● **EXERCISE OBJECTIVE**
Count the lines below that contain the word "unsigned". Give only the number.

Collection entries
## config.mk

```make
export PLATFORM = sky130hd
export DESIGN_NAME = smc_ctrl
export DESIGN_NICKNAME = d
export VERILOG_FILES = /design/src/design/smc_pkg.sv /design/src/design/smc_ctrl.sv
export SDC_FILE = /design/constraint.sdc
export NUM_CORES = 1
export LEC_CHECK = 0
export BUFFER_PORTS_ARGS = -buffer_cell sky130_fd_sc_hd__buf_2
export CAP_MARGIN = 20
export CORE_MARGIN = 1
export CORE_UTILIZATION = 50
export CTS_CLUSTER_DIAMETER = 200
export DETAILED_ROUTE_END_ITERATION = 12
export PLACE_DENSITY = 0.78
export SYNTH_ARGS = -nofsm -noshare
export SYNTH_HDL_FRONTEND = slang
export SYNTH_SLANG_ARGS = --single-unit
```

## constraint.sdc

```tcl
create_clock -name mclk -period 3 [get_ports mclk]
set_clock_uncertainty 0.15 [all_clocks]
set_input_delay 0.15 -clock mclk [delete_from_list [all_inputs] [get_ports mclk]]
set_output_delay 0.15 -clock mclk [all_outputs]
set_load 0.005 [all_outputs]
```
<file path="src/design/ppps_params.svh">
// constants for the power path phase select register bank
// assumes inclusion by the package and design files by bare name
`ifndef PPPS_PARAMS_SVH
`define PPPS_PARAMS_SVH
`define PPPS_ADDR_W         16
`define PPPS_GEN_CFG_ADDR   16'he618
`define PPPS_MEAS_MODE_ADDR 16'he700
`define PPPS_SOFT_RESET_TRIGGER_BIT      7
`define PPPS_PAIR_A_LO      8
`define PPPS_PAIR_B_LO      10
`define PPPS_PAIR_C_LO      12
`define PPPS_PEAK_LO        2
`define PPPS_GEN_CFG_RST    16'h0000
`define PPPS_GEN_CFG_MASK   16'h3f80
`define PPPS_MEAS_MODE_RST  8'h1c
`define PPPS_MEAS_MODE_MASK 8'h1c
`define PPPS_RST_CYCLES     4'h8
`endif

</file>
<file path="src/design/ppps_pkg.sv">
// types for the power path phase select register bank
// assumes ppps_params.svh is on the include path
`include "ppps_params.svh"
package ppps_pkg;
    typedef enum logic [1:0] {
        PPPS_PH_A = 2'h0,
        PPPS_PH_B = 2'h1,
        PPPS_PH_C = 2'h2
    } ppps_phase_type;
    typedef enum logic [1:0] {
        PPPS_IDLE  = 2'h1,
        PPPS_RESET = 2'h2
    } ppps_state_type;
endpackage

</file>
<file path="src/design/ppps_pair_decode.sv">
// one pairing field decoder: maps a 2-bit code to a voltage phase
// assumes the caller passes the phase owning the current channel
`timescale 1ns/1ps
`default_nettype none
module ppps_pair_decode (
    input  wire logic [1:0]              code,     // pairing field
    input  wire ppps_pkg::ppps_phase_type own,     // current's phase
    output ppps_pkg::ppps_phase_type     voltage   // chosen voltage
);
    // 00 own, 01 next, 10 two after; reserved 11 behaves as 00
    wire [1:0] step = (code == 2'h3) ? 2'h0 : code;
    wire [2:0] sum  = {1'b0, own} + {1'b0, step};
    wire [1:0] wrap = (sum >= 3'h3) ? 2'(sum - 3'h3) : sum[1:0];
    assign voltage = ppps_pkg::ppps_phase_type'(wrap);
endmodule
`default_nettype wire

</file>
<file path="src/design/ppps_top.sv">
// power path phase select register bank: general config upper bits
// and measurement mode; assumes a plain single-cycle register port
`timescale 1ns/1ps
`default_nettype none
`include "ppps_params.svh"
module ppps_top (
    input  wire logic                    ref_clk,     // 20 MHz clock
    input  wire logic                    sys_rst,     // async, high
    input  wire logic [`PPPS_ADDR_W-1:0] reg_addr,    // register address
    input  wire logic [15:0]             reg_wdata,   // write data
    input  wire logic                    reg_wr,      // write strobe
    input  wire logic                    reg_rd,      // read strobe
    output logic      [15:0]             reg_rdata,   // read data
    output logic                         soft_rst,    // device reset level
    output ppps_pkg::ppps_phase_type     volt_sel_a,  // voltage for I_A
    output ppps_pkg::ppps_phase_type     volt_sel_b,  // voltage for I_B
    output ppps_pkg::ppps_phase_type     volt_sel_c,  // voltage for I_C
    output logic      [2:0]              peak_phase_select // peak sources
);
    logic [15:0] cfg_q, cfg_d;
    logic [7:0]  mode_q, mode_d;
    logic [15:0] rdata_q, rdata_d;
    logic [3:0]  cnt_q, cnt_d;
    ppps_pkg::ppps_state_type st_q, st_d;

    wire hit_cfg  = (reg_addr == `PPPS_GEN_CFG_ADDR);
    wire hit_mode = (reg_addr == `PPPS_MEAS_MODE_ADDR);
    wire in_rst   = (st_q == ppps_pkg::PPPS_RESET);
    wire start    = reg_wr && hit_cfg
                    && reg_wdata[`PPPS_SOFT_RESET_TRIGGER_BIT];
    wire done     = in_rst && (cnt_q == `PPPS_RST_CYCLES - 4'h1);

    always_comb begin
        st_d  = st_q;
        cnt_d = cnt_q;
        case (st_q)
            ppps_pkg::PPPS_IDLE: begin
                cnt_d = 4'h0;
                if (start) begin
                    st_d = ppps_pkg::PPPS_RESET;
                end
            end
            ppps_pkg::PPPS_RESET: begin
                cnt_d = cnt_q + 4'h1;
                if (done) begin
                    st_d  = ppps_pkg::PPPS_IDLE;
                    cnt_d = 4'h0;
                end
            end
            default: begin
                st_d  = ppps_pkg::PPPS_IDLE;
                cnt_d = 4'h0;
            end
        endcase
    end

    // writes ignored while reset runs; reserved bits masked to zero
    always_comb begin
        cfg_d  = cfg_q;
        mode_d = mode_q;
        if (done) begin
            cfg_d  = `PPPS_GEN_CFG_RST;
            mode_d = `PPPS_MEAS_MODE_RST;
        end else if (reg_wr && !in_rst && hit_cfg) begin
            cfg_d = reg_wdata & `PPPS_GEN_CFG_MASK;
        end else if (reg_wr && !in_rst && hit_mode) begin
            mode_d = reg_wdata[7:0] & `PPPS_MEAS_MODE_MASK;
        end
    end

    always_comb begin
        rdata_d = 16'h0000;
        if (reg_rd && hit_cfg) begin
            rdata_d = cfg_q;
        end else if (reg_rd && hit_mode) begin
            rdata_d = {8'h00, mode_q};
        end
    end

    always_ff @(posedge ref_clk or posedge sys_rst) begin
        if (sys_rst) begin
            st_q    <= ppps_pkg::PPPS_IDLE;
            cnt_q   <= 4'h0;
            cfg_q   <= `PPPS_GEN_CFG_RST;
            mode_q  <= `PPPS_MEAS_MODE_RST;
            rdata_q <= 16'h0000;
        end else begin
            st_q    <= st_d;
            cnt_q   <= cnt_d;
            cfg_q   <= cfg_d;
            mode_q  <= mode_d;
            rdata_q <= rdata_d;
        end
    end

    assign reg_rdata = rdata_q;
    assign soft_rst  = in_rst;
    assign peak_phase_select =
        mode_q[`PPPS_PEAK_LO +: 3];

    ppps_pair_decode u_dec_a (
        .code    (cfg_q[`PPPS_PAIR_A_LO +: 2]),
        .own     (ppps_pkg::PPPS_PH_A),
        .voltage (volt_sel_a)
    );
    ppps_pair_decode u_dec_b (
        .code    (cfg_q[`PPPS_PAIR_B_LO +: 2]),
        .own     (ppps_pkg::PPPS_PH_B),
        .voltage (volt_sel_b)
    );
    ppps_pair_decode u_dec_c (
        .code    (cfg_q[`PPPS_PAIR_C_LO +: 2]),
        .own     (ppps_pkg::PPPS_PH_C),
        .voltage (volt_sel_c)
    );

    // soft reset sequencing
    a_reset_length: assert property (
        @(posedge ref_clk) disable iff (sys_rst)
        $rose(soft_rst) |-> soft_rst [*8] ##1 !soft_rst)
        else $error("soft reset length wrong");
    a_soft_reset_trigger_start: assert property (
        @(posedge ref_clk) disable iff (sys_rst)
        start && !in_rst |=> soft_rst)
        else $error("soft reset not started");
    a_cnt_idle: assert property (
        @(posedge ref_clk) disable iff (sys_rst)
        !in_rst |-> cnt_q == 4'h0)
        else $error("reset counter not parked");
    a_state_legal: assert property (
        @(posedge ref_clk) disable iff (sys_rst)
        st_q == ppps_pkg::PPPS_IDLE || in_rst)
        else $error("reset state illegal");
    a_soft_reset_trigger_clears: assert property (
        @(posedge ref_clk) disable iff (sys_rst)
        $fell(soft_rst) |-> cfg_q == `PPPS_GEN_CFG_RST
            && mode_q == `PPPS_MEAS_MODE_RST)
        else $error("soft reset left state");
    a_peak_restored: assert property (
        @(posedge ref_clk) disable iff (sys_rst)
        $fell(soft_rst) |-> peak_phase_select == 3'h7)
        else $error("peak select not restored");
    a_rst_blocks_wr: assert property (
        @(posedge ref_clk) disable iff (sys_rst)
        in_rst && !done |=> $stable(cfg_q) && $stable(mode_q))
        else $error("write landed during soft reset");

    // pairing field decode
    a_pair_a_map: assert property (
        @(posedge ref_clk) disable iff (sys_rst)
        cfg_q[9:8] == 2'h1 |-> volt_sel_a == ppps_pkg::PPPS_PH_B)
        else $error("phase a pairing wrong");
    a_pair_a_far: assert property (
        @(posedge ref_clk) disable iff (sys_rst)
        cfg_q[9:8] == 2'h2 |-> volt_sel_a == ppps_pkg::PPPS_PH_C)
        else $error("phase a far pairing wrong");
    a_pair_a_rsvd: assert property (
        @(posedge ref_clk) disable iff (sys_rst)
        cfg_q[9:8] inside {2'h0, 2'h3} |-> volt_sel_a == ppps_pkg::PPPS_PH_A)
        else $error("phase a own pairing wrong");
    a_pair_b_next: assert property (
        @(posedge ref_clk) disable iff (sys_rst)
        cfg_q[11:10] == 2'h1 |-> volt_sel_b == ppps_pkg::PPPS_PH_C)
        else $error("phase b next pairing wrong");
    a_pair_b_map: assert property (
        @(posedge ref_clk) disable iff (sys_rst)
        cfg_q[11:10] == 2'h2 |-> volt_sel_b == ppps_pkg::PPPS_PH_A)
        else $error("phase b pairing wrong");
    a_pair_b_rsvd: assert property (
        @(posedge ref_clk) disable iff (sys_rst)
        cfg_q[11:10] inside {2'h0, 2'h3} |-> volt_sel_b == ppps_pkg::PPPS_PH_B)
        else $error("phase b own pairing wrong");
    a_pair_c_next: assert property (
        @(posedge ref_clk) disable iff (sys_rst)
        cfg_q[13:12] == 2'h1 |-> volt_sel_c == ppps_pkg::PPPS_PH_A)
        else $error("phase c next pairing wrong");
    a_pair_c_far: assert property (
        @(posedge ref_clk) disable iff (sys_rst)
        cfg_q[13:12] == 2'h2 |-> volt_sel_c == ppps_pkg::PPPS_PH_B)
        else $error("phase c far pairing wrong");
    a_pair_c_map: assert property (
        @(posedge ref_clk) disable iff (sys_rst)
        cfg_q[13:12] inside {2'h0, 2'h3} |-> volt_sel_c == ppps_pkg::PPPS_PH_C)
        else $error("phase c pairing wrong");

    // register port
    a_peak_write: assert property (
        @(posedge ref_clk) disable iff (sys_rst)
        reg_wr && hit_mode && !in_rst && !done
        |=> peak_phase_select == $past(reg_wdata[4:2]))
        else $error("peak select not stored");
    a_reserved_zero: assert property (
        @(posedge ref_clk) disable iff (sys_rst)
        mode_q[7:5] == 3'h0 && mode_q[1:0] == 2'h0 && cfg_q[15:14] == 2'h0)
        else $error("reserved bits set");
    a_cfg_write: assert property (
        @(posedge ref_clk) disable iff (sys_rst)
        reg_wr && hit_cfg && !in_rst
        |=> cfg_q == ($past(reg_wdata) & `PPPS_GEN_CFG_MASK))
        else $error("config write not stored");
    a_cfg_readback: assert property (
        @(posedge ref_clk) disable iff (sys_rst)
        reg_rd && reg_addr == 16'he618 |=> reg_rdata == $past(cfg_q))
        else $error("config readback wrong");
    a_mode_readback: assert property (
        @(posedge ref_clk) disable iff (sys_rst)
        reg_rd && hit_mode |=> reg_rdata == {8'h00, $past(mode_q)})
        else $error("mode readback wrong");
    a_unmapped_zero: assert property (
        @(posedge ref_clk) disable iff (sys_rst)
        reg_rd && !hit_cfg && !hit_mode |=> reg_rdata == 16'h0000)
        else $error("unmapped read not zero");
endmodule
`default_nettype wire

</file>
* * *
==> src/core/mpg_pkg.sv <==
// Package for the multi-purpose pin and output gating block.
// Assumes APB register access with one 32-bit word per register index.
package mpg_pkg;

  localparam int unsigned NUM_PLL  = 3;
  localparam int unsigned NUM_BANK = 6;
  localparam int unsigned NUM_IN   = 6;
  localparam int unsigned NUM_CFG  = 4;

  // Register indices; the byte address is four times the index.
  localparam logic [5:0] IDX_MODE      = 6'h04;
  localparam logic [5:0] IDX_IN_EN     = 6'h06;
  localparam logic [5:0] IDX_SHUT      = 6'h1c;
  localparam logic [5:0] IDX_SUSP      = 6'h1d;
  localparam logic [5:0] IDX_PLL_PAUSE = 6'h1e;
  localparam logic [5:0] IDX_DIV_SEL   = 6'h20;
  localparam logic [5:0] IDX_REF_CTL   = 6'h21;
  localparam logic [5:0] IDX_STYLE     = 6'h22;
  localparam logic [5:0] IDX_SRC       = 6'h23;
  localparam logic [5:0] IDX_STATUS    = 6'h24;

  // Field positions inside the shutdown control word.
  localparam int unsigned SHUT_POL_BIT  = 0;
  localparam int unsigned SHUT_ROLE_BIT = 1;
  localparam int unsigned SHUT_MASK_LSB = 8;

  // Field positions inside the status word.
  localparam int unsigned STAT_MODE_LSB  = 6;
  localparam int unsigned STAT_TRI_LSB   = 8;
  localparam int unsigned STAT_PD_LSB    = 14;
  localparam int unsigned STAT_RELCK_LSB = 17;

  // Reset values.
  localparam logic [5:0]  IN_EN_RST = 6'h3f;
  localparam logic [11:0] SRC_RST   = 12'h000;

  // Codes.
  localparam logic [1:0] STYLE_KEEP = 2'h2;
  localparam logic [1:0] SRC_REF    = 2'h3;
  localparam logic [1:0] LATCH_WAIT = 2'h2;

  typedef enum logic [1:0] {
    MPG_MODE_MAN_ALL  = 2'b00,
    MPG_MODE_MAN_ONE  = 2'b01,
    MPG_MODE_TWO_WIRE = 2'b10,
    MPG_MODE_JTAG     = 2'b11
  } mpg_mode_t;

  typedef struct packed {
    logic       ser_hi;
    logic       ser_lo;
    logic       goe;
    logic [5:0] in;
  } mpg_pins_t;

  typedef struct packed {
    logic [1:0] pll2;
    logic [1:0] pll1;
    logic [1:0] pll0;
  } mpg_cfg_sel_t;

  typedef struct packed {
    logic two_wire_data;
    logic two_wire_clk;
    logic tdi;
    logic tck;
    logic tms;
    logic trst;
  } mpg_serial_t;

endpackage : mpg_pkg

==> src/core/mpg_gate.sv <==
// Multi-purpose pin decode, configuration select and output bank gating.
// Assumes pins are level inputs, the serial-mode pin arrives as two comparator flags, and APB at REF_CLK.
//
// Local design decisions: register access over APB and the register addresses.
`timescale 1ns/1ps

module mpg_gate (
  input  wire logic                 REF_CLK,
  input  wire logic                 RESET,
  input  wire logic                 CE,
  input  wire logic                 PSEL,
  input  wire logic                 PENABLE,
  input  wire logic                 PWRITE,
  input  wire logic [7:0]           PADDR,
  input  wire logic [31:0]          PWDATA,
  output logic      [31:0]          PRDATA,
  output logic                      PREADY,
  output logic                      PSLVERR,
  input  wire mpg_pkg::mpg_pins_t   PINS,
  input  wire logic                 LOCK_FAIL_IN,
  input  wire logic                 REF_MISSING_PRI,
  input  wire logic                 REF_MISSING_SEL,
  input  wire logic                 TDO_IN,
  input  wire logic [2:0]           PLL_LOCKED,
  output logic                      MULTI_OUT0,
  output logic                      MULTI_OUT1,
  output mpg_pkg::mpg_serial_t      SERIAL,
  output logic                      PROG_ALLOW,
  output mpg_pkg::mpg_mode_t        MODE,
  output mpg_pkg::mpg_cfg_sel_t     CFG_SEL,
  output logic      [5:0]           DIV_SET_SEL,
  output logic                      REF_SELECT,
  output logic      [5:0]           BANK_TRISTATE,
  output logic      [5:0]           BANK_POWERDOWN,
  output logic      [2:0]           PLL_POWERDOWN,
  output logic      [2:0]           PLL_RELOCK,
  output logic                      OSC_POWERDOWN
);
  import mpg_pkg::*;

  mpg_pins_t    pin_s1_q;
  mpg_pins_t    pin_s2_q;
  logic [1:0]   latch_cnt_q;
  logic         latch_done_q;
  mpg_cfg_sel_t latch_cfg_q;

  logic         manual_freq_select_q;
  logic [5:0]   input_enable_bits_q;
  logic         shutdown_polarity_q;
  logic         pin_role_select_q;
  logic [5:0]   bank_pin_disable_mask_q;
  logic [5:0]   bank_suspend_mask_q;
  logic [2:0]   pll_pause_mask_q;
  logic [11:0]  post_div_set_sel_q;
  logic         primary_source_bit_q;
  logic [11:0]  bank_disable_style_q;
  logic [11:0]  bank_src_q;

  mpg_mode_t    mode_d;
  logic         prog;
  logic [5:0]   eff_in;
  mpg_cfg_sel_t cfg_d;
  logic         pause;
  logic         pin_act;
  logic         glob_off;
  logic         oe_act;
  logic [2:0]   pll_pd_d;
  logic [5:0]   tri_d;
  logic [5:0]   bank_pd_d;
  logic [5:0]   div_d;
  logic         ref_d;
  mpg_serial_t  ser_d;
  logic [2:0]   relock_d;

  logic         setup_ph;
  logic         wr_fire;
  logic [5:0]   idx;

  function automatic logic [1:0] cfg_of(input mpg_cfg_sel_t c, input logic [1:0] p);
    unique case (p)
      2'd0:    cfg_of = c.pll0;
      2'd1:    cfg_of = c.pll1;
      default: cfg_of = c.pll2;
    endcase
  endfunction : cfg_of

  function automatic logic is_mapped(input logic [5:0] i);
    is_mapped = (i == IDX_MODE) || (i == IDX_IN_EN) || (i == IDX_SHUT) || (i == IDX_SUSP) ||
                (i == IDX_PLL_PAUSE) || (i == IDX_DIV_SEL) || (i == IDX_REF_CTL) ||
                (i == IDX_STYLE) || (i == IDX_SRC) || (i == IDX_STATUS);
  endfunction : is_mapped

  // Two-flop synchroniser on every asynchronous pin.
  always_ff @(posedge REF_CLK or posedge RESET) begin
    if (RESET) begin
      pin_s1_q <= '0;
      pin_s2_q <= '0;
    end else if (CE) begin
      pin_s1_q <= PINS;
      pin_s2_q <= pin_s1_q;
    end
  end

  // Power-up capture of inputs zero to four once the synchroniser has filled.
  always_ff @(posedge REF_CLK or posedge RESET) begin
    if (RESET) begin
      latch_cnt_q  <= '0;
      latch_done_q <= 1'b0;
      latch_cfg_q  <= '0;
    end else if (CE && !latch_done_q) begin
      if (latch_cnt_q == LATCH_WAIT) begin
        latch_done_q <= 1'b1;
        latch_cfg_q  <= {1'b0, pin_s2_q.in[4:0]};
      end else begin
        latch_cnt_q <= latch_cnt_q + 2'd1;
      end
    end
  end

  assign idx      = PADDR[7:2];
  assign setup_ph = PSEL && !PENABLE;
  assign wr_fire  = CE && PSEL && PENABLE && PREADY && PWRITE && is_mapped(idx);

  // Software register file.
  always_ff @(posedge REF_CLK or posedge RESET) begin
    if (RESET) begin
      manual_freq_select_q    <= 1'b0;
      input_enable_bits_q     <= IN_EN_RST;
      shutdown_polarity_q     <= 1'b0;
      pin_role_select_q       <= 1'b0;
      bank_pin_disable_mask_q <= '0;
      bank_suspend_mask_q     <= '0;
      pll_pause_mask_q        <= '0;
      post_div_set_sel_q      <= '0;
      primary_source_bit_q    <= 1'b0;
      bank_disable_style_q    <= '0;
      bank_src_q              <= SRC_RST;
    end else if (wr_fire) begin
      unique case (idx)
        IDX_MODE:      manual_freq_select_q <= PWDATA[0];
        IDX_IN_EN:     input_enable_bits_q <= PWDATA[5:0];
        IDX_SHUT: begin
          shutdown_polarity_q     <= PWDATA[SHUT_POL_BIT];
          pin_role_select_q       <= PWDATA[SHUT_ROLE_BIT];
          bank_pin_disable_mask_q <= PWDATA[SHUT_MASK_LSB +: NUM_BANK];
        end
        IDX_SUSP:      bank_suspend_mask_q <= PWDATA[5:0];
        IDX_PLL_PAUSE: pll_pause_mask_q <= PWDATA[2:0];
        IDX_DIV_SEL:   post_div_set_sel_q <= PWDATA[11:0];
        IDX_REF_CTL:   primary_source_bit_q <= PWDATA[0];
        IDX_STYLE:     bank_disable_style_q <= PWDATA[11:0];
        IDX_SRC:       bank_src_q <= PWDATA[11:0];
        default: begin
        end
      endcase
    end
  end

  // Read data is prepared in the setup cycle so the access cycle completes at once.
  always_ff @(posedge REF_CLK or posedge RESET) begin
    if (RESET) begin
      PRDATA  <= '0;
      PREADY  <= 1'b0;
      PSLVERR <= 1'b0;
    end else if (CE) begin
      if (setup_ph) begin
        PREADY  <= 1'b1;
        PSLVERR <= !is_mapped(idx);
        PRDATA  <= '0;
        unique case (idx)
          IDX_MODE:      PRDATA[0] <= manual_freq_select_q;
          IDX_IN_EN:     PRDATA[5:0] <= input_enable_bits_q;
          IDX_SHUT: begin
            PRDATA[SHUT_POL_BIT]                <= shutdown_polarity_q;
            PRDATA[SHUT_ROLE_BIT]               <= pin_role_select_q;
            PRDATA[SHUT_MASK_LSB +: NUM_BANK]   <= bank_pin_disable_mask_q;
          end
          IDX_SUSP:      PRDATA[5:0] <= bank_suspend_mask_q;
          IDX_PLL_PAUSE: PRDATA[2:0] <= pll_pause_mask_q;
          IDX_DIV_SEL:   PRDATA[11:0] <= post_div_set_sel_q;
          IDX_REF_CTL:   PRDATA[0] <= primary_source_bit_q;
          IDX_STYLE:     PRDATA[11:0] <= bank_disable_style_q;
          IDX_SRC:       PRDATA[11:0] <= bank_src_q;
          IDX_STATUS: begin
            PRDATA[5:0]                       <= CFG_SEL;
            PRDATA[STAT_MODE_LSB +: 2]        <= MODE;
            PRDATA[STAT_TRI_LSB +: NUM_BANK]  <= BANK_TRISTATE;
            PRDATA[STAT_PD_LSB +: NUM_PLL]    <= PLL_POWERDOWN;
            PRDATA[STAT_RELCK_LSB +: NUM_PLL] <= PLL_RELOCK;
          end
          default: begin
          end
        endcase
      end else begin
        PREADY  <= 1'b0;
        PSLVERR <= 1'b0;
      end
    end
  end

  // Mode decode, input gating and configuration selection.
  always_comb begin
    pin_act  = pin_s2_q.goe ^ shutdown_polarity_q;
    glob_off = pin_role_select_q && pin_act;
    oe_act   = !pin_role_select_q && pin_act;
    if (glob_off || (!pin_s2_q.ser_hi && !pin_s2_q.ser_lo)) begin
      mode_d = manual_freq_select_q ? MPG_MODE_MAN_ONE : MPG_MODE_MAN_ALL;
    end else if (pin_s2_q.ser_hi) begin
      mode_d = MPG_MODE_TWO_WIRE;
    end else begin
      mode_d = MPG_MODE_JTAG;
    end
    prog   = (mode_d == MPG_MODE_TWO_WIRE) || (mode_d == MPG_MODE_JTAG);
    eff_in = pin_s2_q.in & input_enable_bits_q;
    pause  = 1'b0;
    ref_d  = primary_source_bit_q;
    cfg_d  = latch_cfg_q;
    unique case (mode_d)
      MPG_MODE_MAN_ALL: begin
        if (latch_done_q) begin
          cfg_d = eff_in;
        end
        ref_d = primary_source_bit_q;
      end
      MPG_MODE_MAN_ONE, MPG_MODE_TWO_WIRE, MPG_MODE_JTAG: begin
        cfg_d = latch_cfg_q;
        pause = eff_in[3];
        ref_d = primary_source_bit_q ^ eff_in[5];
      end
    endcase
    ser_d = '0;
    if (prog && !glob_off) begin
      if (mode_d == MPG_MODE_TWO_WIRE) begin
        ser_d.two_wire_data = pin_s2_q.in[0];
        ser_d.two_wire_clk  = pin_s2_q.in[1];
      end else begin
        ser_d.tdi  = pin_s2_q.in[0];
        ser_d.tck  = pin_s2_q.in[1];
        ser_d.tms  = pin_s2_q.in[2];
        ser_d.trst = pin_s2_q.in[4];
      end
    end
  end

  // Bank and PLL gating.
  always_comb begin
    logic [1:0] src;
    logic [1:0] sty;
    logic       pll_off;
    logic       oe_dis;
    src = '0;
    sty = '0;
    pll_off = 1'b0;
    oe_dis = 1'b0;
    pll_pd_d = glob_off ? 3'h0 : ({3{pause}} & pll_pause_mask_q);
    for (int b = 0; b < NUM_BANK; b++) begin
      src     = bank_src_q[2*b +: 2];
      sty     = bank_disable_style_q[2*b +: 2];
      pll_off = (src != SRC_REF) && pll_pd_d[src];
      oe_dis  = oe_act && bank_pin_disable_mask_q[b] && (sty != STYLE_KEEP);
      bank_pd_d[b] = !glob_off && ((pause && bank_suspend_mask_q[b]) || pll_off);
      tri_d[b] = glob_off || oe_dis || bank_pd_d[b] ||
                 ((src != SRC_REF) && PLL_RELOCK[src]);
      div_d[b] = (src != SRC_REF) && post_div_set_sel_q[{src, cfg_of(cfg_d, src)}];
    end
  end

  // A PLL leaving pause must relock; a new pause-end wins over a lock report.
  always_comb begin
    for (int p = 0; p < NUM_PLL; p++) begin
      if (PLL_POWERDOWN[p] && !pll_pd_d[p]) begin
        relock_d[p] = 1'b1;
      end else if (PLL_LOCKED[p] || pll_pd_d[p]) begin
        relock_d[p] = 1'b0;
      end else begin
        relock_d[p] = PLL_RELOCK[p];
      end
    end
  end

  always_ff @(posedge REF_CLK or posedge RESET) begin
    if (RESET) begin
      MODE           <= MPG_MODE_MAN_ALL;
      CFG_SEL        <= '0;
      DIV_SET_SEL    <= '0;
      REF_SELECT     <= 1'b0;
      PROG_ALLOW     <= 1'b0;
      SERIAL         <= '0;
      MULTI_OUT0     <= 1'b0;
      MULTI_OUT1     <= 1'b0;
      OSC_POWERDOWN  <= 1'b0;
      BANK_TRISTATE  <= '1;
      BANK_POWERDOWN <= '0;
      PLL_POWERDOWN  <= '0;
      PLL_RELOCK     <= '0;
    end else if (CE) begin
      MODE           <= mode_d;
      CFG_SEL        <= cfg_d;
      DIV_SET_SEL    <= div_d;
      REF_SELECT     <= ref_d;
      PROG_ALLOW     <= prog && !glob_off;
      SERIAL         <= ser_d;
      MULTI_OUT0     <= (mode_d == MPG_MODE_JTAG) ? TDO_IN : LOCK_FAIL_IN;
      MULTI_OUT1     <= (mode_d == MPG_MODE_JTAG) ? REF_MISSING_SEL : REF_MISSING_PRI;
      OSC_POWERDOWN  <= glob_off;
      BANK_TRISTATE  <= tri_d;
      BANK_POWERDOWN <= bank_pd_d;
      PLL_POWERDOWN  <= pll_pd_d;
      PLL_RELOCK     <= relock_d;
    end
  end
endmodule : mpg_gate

● **RESPONSE BOX**
11